*** Opening of AVAILABLE DATA ***

==> src/rtl/i2c_xe_pkg.sv <==
package i2c_xe_pkg;
  typedef enum logic [2:0] {
    ST_IDLE,
    ST_FREE,
    ST_START,
    ST_BIT,
    ST_STOP,
    ST_HOLD,
    ST_RSTART
  } xe_state_e;

  localparam int unsigned BYTE_W = 8;
  localparam int unsigned ADDR_W = 7;
  localparam int unsigned ACK_IDX = BYTE_W;
endpackage

==> src/rtl/i2c_xe_sync.sv <==
module i2c_xe_sync #(
  parameter int unsigned W = 2
) (
  input  logic         clk_i,
  input  logic         rst_ni,
  input  logic [W-1:0] d_i,
  output logic [W-1:0] q_o
);
  logic [W-1:0] meta_q;

  for (genvar g = 0; g < W; g++) begin : g_bit
    always_ff @(posedge clk_i or negedge rst_ni) begin
      if (!rst_ni) begin
        meta_q[g] <= 1'b1;
        q_o[g]    <= 1'b1;
      end else begin
        meta_q[g] <= d_i[g];
        q_o[g]    <= meta_q[g];
      end
    end
  end
endmodule
`src/rtl/irq_pkg.sv`:
```
package irq_pkg;
  localparam int GRP_N  = 6;
  localparam int CODE_W = 3;
  typedef logic [GRP_N-1:0]  grp_vec_t;
  typedef logic [CODE_W-1:0] code_t;

  // isolate the lowest-index set bit (highest priority)
  function automatic grp_vec_t lowest_set(input grp_vec_t v);
    return v & (~v + grp_vec_t'(1));
  endfunction

  // encode a one-hot group vector into its index
  function automatic code_t onehot_to_code(input grp_vec_t oh);
    code_t c;
    c = '0;
    for (int i = 0; i < GRP_N; i++)
      if (oh[i]) c = c | code_t'(i);
    return c;
  endfunction
endpackage

```
`src/rtl/irq_pend_bank.sv`:
```
module irq_pend_bank
  import irq_pkg::*;
(
  input  logic     clk,
  input  logic     rst_n,
  input  grp_vec_t src_req,
  input  grp_vec_t ip_clr,
  input  logic     ie_wr,
  input  grp_vec_t ie_wdata,
  output grp_vec_t pend,
  output grp_vec_t ie
);
  always_ff @(posedge clk or negedge rst_n) begin
    if (!rst_n) begin
      pend <= '0;
      ie   <= '0;
    end else begin
      pend <= (pend & ~ip_clr) | src_req;
      if (ie_wr) ie <= ie_wdata;
    end
  end
endmodule

```
`src/rtl/irq_prio_chain.sv`:
```
module irq_prio_chain
  import irq_pkg::*;
(
  input  grp_vec_t active,
  input  grp_vec_t ius,
  input  logic     iei,
  output grp_vec_t win_oh,
  output logic     any_win,
  output logic     ieo
);
  grp_vec_t ius_pre;  // OR of ius[i:0]
  grp_vec_t act_pre;  // OR of active[i-1:0]

  for (genvar i = 0; i < GRP_N; i++) begin : g_chain
    if (i == 0) begin : g_head
      assign ius_pre[i] = ius[i];
      assign act_pre[i] = 1'b0;
    end else begin : g_link
      assign ius_pre[i] = ius_pre[i-1] | ius[i];
      assign act_pre[i] = act_pre[i-1] | active[i-1];
    end
    assign win_oh[i] = active[i] & ~ius_pre[i] & ~act_pre[i];
  end

  assign any_win = |win_oh;
  assign ieo     = iei & ~(|active) & ~(|ius);
endmodule

```
`src/rtl/irq_ack_unit.sv`:
```
module irq_ack_unit
  import irq_pkg::*;
#(
  parameter int VEC_W    = 8,
  parameter int CODE_LSB = 1
) (
  input  logic             clk,
  input  logic             rst_n,
  input  logic             ack_take,
  input  grp_vec_t         win_oh,
  input  logic             rst_ius,
  input  logic             vmod,
  input  logic             no_vec,
  input  logic [VEC_W-1:0] ivr_base,
  output grp_vec_t         ius,
  output logic             vec_valid,
  output logic [VEC_W-1:0] vec_out
);
  function automatic logic [VEC_W-1:0] splice(input logic [VEC_W-1:0] b, input code_t c);
    logic [VEC_W-1:0] v;
    v = b;
    v[CODE_LSB +: CODE_W] = c;
    return v;
  endfunction

  grp_vec_t ius_clr, ius_set;
  assign ius_clr = rst_ius  ? lowest_set(ius) : '0;
  assign ius_set = ack_take ? win_oh          : '0;

  always_ff @(posedge clk or negedge rst_n) begin
    if (!rst_n) begin
      ius       <= '0;
      vec_valid <= 1'b0;
      vec_out   <= '0;
    end else begin
      ius       <= (ius & ~ius_clr) | ius_set;
      vec_valid <= ack_take & ~no_vec;
      if (ack_take)
        vec_out <= vmod ? splice(ivr_base, onehot_to_code(win_oh)) : ivr_base;
    end
  end
endmodule

```
`src/rtl/irq_chain_ctrl.sv`:
```
module irq_chain_ctrl
  import irq_pkg::*;
#(
  parameter int VEC_W    = 8,
  parameter int CODE_LSB = 1
) (
  input  logic             clk,
  input  logic             rst_n,
  input  logic [5:0]       src_req,
  input  logic [5:0]       ip_clr,
  input  logic             ie_wr,
  input  logic [5:0]       ie_wdata,
  input  logic             mie,
  input  logic             iei,
  input  logic             inta,
  input  logic             rst_ius,
  input  logic             vmod,
  input  logic             no_vec,
  input  logic [VEC_W-1:0] ivr_base,
  output logic             int_req,
  output logic             ieo,
  output logic             vec_valid,
  output logic [VEC_W-1:0] vec_out,
  output logic [5:0]       ip_status,
  output logic [5:0]       ius_status
);
  grp_vec_t pend, ie, active, ius, win_oh;
  logic     any_win, ack_take;

  irq_pend_bank i_pend (
    .clk, .rst_n, .src_req, .ip_clr, .ie_wr, .ie_wdata, .pend, .ie
  );

  assign active = pend & ie & {GRP_N{mie}};

  irq_prio_chain i_chain (
    .active, .ius, .iei, .win_oh, .any_win, .ieo
  );

  assign int_req  = iei & any_win;
  assign ack_take = inta & int_req;

  irq_ack_unit #(.VEC_W(VEC_W), .CODE_LSB(CODE_LSB)) i_ack (
    .clk, .rst_n, .ack_take, .win_oh, .rst_ius, .vmod, .no_vec,
    .ivr_base, .ius, .vec_valid, .vec_out
  );

  assign ip_status  = pend;
  assign ius_status = ius;
endmodule

```
## src/rtl/tsr_pkg.sv

```systemverilog
package tsr_pkg;
   localparam int NUM_CTRL = 2;

   typedef enum logic {
      CTRL_EVEN = 1'b0,
      CTRL_ODD  = 1'b1
   } ctrl_e;
endpackage

```

## src/rtl/tsr_table.sv

```systemverilog
module tsr_table #(
   parameter int DEPTH   = 64,
   parameter int ENTRY_W = 15,
   localparam int ADDR_W = $clog2(DEPTH)
) (
   input  logic               clk,
   input  logic               rst_n,
   input  logic               we,
   input  logic [ADDR_W-1:0]  waddr,
   input  logic [ENTRY_W-1:0] wdata,
   input  logic [ADDR_W-1:0]  raddr,
   output logic [ENTRY_W-1:0] rdata
);
   logic [ENTRY_W-1:0] mem [DEPTH];

   if (DEPTH < 2) begin : g_bad_depth
      $error("tsr_table: DEPTH must be at least 2");
   end

   // the read returns contents before any same-cycle write lands
   assign rdata = mem[raddr];

   always_ff @(posedge clk or negedge rst_n) begin
      if (!rst_n) begin
         for (int i = 0; i < DEPTH; i++) mem[i] <= '0;
      end else if (we) begin
         mem[waddr] <= wdata;
      end
   end

   AST_WRITE_LANDS: assert property (@(posedge clk) disable iff (!rst_n)
      we |=> mem[$past(waddr)] == $past(wdata));
endmodule

```

## src/rtl/tsr_walker.sv

```systemverilog
module tsr_walker #(
   parameter int DEPTH = 64,
   parameter int START = 0,
   localparam int ADDR_W = $clog2(DEPTH)
) (
   input  logic              clk,
   input  logic              rst_n,
   input  logic              sync,
   input  logic              step,
   input  logic              wrap,
   output logic [ADDR_W-1:0] cur_ptr
);
   localparam logic [ADDR_W-1:0] START_A = ADDR_W'(START);
   localparam logic [ADDR_W-1:0] LAST_A  = ADDR_W'(DEPTH - 1);

   logic [ADDR_W-1:0] ptr_q;
   logic [ADDR_W-1:0] inc_ptr;

   if (START >= DEPTH) begin : g_bad_start
      $error("tsr_walker: START outside table");
   end

   assign cur_ptr = sync ? START_A : ptr_q;
   assign inc_ptr = (cur_ptr == LAST_A) ? '0 : cur_ptr + 1'b1;

   always_ff @(posedge clk or negedge rst_n) begin
      if (!rst_n) begin
         ptr_q <= START_A;
      end else if (step) begin
         ptr_q <= wrap ? START_A : inc_ptr;
      end else if (sync) begin
         ptr_q <= START_A;
      end
   end

   AST_WRAP_RETURN: assert property (@(posedge clk) disable iff (!rst_n)
      step && wrap |=> ptr_q == START_A);
   AST_STEP_ADVANCE: assert property (@(posedge clk) disable iff (!rst_n)
      step && !wrap && cur_ptr != LAST_A |=> ptr_q == $past(cur_ptr) + 1'b1);
   AST_IDLE_HOLD: assert property (@(posedge clk) disable iff (!rst_n)
      !step && !sync |=> $stable(ptr_q));
   AST_SYNC_START: assert property (@(posedge clk) disable iff (!rst_n)
      sync && !step |=> ptr_q == START_A);
endmodule

```

## src/rtl/tsr_collide.sv

```systemverilog
module tsr_collide #(
   parameter int CHAN_W = 5,
   localparam int CHANS = 1 << CHAN_W
) (
   input  logic              clk,
   input  logic              rst_n,
   input  logic              hit,
   input  logic              ctrl,
   input  logic [CHAN_W-1:0] chan,
   input  logic              clr,
   output logic              flag
);
   import tsr_pkg::*;

   logic [NUM_CTRL-1:0][CHANS-1:0] owned;

   for (genvar g = 0; g < NUM_CTRL; g++) begin : g_owner
      logic [CHANS-1:0] bits_q;
      always_ff @(posedge clk or negedge rst_n) begin
         if (!rst_n) begin
            bits_q <= '0;
         end else if (clr) begin
            bits_q <= '0;
         end else if (hit && ctrl == g[0]) begin
            bits_q[chan] <= 1'b1;
         end
      end
      assign owned[g] = bits_q;
   end

   logic other_owns;
   assign other_owns = owned[~ctrl][chan];

   always_ff @(posedge clk or negedge rst_n) begin
      if (!rst_n) begin
         flag <= 1'b0;
      end else if (clr) begin
         flag <= 1'b0;
      end else if (hit && other_owns) begin
         flag <= 1'b1;
      end
   end

   AST_COLL_STICKY: assert property (@(posedge clk) disable iff (!rst_n)
      flag && !clr |=> flag);
   AST_COLL_CLEAR: assert property (@(posedge clk) disable iff (!rst_n)
      clr |=> !flag);
endmodule

```

## src/rtl/tdm_slot_router.sv

```systemverilog
module tdm_slot_router #(
   parameter int NUM_ENTRIES     = 64,
   parameter int DATA_W          = 8,
   parameter int CHAN_W          = 5,
   parameter int SLOTS_PER_FRAME = 64,
   parameter int START_EVEN      = 0,
   parameter int START_ODD       = 16,
   parameter bit SPLIT_BY_PARITY = 1'b1,
   localparam int ADDR_W  = $clog2(NUM_ENTRIES),
   localparam int ENTRY_W = 2 + DATA_W + CHAN_W
) (
   input  logic               clk,
   input  logic               rst_n,
   input  logic               rx_valid,
   input  logic               frame_sync,
   input  logic [DATA_W-1:0]  rx_byte,
   input  logic               cfg_we,
   input  logic [ADDR_W-1:0]  cfg_addr,
   input  logic [ENTRY_W-1:0] cfg_wdata,
   input  logic               coll_clr,
   output logic               out_valid,
   output logic               out_ctrl,
   output logic [CHAN_W-1:0]  out_chan,
   output logic [DATA_W-1:0]  out_byte,
   output logic               collision
);
   import tsr_pkg::*;

   localparam int SLOT_W    = $clog2(SLOTS_PER_FRAME);
   localparam int MASK_LSB  = CHAN_W;
   localparam int WRAP_BIT  = CHAN_W + DATA_W;
   localparam int VALID_BIT = WRAP_BIT + 1;
   localparam logic [SLOT_W-1:0] LAST_SLOT = SLOT_W'(SLOTS_PER_FRAME - 1);

   if (SLOTS_PER_FRAME < 2 || (1 << SLOT_W) != SLOTS_PER_FRAME) begin : g_bad_slots
      $error("tdm_slot_router: SLOTS_PER_FRAME must be a power of two");
   end
   if (START_EVEN == START_ODD) begin : g_bad_starts
      $error("tdm_slot_router: controllers need distinct start entries");
   end

   // slot numbering
   logic              sync;
   logic [SLOT_W-1:0] slot_q;
   logic [SLOT_W-1:0] cur_slot;
   ctrl_e             ctrl;

   assign sync     = rx_valid & frame_sync;
   assign cur_slot = sync ? '0 : slot_q;

   if (SPLIT_BY_PARITY) begin : g_split
      assign ctrl = ctrl_e'(cur_slot[0]);
   end else begin : g_single
      assign ctrl = CTRL_EVEN;
   end

   always_ff @(posedge clk or negedge rst_n) begin
      if (!rst_n) begin
         slot_q <= '0;
      end else if (rx_valid) begin
         slot_q <= (cur_slot == LAST_SLOT) ? '0 : cur_slot + 1'b1;
      end else if (frame_sync) begin
         slot_q <= slot_q;
      end
   end

   // table and per-controller pointers
   logic [ENTRY_W-1:0] entry;
   logic [ADDR_W-1:0]  cur_ptr [NUM_CTRL];
   logic               ent_valid;
   logic               ent_wrap;
   logic [DATA_W-1:0]  ent_mask;
   logic [CHAN_W-1:0]  ent_chan;

   assign ent_valid = entry[VALID_BIT];
   assign ent_wrap  = entry[WRAP_BIT];
   assign ent_mask  = entry[MASK_LSB +: DATA_W];
   assign ent_chan  = entry[CHAN_W-1:0];

   tsr_table #(
      .DEPTH   (NUM_ENTRIES),
      .ENTRY_W (ENTRY_W)
   ) i_table (
      .clk   (clk),
      .rst_n (rst_n),
      .we    (cfg_we),
      .waddr (cfg_addr),
      .wdata (cfg_wdata),
      .raddr (cur_ptr[ctrl]),
      .rdata (entry)
   );

   for (genvar g = 0; g < NUM_CTRL; g++) begin : g_walk
      logic step;
      assign step = rx_valid && (ctrl == ctrl_e'(g));
      tsr_walker #(
         .DEPTH (NUM_ENTRIES),
         .START ((g == 0) ? START_EVEN : START_ODD)
      ) i_walker (
         .clk     (clk),
         .rst_n   (rst_n),
         .sync    (sync),
         .step    (step),
         .wrap    (ent_wrap),
         .cur_ptr (cur_ptr[g])
      );
   end

   // ownership tracking
   logic accept;
   assign accept = rx_valid && ent_valid;

   tsr_collide #(
      .CHAN_W (CHAN_W)
   ) i_collide (
      .clk   (clk),
      .rst_n (rst_n),
      .hit   (accept),
      .ctrl  (ctrl),
      .chan  (ent_chan),
      .clr   (coll_clr),
      .flag  (collision)
   );

   // output stage
   always_ff @(posedge clk or negedge rst_n) begin
      if (!rst_n) begin
         out_valid <= 1'b0;
         out_ctrl  <= 1'b0;
         out_chan  <= '0;
         out_byte  <= '0;
      end else begin
         out_valid <= accept;
         if (accept) begin
            out_ctrl <= ctrl;
            out_chan <= ent_chan;
            out_byte <= rx_byte & ent_mask;
         end
      end
   end

   AST_OUT_FROM_INPUT: assert property (@(posedge clk) disable iff (!rst_n)
      $rose(out_valid) |-> $past(rx_valid));
   AST_OUT_MASKED: assert property (@(posedge clk) disable iff (!rst_n)
      accept |=> (out_byte & ~$past(ent_mask)) == '0);
   AST_DROP_INVALID: assert property (@(posedge clk) disable iff (!rst_n)
      rx_valid && !ent_valid |=> !out_valid);
   AST_SYNC_EVEN: assert property (@(posedge clk) disable iff (!rst_n)
      sync && ent_valid |=> out_ctrl == 1'b0);
endmodule

```
==> config.mk <==
export PLATFORM = sky130hd
export DESIGN_NAME = usb_pkt_buf_if
export DESIGN_NICKNAME = d
export VERILOG_FILES = /design/src/rtl/pbi_pkg.sv /design/src/rtl/pbi_desc_regs.sv /design/src/rtl/pbi_route.sv /design/src/rtl/pbi_stream.sv /design/src/rtl/usb_pkt_buf_if.sv
export SDC_FILE = /design/constraint.sdc
export NUM_CORES = 2
export LEC_CHECK = 0
export BUFFER_PORTS_ARGS = -buffer_cell sky130_fd_sc_hd__buf_2
export CAP_MARGIN = 30
export CORE_MARGIN = 8
export CORE_UTILIZATION = 45
export CTS_CLUSTER_DIAMETER = 50
export DETAILED_ROUTE_END_ITERATION = 8
export PLACE_DENSITY = 0.67
export SYNTH_ARGS = -nofsm -noshare
export SYNTH_HDL_FRONTEND = slang
export SYNTH_SLANG_ARGS = --single-unit
==> constraint.sdc <==
create_clock -name clk -period 2.6 [get_ports clk]
set_clock_uncertainty 0.05 [all_clocks]
set_input_delay 0.13 -clock clk [delete_from_list [all_inputs] [get_ports clk]]
set_output_delay 0.13 -clock clk [all_outputs]
set_load 0.005 [all_outputs]
===== src/rtl/gpio_irq_ctrl.sv =====
module gpio_irq_ctrl
  import gpio_irq_pkg::*;
#(
  parameter int unsigned NPINS       = 32,
  parameter int unsigned SYNC_STAGES = 2
) (
  input  logic              clk_i,
  input  logic              rst_ni,
  input  logic              wr_en_i,
  input  logic [2:0]        addr_i,
  input  logic [31:0]       wdata_i,
  output logic [31:0]       rdata_o,
  input  logic [31:0]       gpio_i,
  output logic [31:0]       gpio_o,
  output logic [31:0]       gpio_oe_o,
  output logic              irq_o
);
  logic [NPINS-1:0]   oe_q, ie_q, dout_q, sync_q, pend_q, pend_clr;
  logic [2*NPINS-1:0] trig_q;

  gpio_sync #(.WIDTH(NPINS), .STAGES(SYNC_STAGES)) u_sync (
    .clk_i (clk_i),
    .rst_ni(rst_ni),
    .d_i   (gpio_i),
    .q_o   (sync_q)
  );

  gpio_regs #(.NPINS(NPINS)) u_regs (
    .clk_i  (clk_i),
    .rst_ni (rst_ni),
    .wr_en_i(wr_en_i),
    .addr_i (addr_i),
    .wdata_i(wdata_i),
    .din_i  (sync_q),
    .pend_i (pend_q),
    .oe_o   (oe_q),
    .ie_o   (ie_q),
    .trig_o (trig_q),
    .dout_o (dout_q),
    .clr_o  (pend_clr),
    .rdata_o(rdata_o)
  );

  gpio_irq_unit #(.NPINS(NPINS)) u_irq (
    .clk_i (clk_i),
    .rst_ni(rst_ni),
    .sync_i(sync_q),
    .oe_i  (oe_q),
    .ie_i  (ie_q),
    .trig_i(trig_q),
    .clr_i (pend_clr),
    .pend_o(pend_q),
    .irq_o (irq_o)
  );

  assign gpio_o    = dout_q;
  assign gpio_oe_o = oe_q;
endmodule


===== config.mk =====
export PLATFORM = sky130hd
export DESIGN_NAME = gpio_irq_ctrl
export DESIGN_NICKNAME = d
export VERILOG_FILES = /design/src/rtl/gpio_irq_pkg.sv /design/src/rtl/gpio_sync.sv /design/src/rtl/gpio_regs.sv /design/src/rtl/gpio_irq_unit.sv /design/src/rtl/gpio_irq_ctrl.sv
export SDC_FILE = /design/constraint.sdc
export NUM_CORES = 1
export LEC_CHECK = 0
export ABC_AREA = 1
export CORE_AREA = 2 2 161 163
export CTS_CLUSTER_SIZE = 25
export DETAILED_ROUTE_END_ITERATION = 10
export DIE_AREA = 0 0 163 165
export GPL_TIMING_DRIVEN = 0
export PLACE_DENSITY = 0.73
export SYNTH_ARGS = -nofsm -noshare
export SYNTH_HDL_FRONTEND = slang
export SYNTH_SLANG_ARGS = --single-unit

===== constraint.sdc =====
create_clock -name clk_i -period 1.92 [get_ports clk_i]
set_input_delay 0.48 -clock clk_i [delete_from_list [all_inputs] [get_ports clk_i]]
set_output_delay 0.48 -clock clk_i [all_outputs]
set_load 0.01 [all_outputs]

*** Close of AVAILABLE DATA ***

WHAT THIS TASK INVOLVES - Lines after the one containing "localparam int unsigned ADDR_W = 7;" are not wanted; repeat exactly each line above from the first up to and including it.

ANSWER SECTION -
==> src/rtl/i2c_xe_pkg.sv <==
package i2c_xe_pkg;
  typedef enum logic [2:0] {
    ST_IDLE,
    ST_FREE,
    ST_START,
    ST_BIT,
    ST_STOP,
    ST_HOLD,
    ST_RSTART
  } xe_state_e;

  localparam int unsigned BYTE_W = 8;
  localparam int unsigned ADDR_W = 7;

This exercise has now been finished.